▶ [Data in this exercise]:
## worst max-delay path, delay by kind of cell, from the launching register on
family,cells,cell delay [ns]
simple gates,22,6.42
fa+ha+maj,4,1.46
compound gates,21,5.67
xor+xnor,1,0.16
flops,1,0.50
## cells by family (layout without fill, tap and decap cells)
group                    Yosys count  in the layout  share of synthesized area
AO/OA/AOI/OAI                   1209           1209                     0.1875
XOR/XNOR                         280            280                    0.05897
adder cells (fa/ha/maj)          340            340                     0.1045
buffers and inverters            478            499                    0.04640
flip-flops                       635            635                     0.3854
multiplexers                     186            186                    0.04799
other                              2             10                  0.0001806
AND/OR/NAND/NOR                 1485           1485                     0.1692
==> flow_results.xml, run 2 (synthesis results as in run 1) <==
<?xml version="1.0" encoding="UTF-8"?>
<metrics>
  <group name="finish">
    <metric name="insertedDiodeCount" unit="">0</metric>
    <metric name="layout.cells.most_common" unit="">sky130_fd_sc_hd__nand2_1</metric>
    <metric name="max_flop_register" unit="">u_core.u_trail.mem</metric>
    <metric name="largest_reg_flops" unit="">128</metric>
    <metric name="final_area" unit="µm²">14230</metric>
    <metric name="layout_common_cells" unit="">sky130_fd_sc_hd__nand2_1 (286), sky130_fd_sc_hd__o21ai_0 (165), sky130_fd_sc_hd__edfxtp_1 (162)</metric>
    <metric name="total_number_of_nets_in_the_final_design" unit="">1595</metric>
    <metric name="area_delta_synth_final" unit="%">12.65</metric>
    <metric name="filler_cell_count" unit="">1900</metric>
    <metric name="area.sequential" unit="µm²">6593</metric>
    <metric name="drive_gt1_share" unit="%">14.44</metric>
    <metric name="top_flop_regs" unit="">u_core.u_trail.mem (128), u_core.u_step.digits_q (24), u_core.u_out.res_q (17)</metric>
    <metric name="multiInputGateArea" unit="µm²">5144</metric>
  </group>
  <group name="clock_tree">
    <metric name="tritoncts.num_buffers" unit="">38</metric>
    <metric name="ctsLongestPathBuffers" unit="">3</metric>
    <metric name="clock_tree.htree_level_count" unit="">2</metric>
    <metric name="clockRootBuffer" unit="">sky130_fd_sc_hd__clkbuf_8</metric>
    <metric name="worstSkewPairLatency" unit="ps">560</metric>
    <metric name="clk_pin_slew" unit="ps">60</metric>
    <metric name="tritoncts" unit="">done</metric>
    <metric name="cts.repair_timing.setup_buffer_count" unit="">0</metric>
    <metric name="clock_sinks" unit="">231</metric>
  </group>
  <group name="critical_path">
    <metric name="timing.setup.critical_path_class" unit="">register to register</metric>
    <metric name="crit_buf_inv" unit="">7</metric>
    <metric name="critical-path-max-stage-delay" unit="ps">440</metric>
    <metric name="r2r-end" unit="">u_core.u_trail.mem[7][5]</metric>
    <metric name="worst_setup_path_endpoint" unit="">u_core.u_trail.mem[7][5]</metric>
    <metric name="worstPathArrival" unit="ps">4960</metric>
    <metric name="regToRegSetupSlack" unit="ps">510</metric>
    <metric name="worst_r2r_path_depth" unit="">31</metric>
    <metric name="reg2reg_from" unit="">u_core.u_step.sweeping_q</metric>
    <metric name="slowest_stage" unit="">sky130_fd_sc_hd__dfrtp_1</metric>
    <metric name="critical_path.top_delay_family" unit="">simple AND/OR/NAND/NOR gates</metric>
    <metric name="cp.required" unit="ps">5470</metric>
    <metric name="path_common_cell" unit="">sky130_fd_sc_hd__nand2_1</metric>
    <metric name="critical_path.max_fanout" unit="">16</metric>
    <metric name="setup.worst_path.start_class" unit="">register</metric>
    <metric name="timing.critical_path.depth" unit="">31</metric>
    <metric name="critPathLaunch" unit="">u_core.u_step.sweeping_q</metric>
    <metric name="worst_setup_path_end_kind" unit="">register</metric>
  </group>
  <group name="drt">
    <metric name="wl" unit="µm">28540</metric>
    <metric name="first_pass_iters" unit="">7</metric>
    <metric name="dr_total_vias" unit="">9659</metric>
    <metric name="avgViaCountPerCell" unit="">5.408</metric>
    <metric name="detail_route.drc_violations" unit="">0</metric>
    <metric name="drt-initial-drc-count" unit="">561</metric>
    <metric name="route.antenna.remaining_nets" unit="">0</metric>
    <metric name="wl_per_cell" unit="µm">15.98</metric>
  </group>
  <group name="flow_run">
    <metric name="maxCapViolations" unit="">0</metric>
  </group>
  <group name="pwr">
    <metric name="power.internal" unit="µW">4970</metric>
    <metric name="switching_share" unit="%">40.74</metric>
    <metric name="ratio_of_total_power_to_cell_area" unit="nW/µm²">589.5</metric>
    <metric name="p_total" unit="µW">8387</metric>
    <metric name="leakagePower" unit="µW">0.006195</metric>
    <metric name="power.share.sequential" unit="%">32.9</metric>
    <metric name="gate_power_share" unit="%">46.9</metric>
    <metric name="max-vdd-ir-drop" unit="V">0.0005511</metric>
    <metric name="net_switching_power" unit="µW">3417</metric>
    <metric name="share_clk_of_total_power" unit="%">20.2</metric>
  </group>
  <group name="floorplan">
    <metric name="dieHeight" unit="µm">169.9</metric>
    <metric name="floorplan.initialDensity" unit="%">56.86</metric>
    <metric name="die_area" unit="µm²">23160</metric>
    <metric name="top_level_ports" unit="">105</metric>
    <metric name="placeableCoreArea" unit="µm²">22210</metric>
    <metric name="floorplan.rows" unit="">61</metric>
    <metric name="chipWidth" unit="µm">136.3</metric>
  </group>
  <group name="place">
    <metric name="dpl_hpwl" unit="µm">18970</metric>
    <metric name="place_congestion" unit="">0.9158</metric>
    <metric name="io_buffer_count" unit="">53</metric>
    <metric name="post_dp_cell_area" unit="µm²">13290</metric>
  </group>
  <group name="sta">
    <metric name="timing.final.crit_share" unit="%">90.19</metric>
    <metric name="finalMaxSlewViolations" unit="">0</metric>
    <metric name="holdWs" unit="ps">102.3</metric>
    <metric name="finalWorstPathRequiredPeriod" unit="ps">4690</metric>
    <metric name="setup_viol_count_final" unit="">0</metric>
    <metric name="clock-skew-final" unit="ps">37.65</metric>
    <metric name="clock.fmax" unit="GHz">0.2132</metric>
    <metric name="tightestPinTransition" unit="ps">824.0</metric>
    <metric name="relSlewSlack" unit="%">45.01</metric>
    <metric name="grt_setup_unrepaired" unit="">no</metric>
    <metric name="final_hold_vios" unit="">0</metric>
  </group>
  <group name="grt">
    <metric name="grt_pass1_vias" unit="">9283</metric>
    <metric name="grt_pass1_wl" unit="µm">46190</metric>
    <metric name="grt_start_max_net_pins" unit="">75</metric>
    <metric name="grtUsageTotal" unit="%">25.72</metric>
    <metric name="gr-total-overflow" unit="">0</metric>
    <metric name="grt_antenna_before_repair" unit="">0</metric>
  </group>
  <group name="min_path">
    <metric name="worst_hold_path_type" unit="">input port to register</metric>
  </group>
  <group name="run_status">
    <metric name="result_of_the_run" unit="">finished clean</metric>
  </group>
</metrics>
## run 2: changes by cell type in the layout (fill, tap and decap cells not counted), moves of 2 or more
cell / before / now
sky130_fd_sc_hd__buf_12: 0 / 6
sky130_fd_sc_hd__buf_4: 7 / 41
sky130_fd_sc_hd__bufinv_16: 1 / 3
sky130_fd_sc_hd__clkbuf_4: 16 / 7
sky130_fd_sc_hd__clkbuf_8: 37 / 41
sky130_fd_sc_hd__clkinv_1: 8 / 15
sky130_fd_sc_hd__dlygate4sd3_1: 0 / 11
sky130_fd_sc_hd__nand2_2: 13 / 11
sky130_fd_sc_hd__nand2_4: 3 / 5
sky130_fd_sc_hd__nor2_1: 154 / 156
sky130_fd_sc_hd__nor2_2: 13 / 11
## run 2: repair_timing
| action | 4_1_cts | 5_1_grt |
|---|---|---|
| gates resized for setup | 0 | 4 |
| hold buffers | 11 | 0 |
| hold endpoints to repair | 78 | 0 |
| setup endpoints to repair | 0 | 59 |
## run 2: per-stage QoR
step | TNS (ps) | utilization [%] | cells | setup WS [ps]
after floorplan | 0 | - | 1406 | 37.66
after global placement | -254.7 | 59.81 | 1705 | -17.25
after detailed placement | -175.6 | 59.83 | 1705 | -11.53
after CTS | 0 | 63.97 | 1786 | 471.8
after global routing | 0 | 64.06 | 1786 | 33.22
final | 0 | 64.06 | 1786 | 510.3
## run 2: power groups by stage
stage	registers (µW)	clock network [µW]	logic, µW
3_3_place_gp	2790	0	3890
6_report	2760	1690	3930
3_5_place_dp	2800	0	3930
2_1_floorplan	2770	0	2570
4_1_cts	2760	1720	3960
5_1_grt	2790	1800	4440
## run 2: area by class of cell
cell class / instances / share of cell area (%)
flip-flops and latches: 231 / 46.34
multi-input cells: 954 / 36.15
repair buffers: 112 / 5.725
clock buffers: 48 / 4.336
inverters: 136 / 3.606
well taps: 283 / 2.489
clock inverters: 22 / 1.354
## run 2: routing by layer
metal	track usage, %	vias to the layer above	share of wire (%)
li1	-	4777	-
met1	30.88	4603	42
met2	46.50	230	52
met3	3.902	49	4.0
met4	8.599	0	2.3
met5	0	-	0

▶ [Exercise description]: Please print, exactly and with nothing else, the lines from the first line of the entries through the line containing "## cells by".

▶ [Expected answer]:
## worst max-delay path, delay by kind of cell, from the launching register on
family,cells,cell delay [ns]
simple gates,22,6.42
fa+ha+maj,4,1.46
compound gates,21,5.67
xor+xnor,1,0.16
flops,1,0.50
## cells by family (layout without fill, tap and decap cells)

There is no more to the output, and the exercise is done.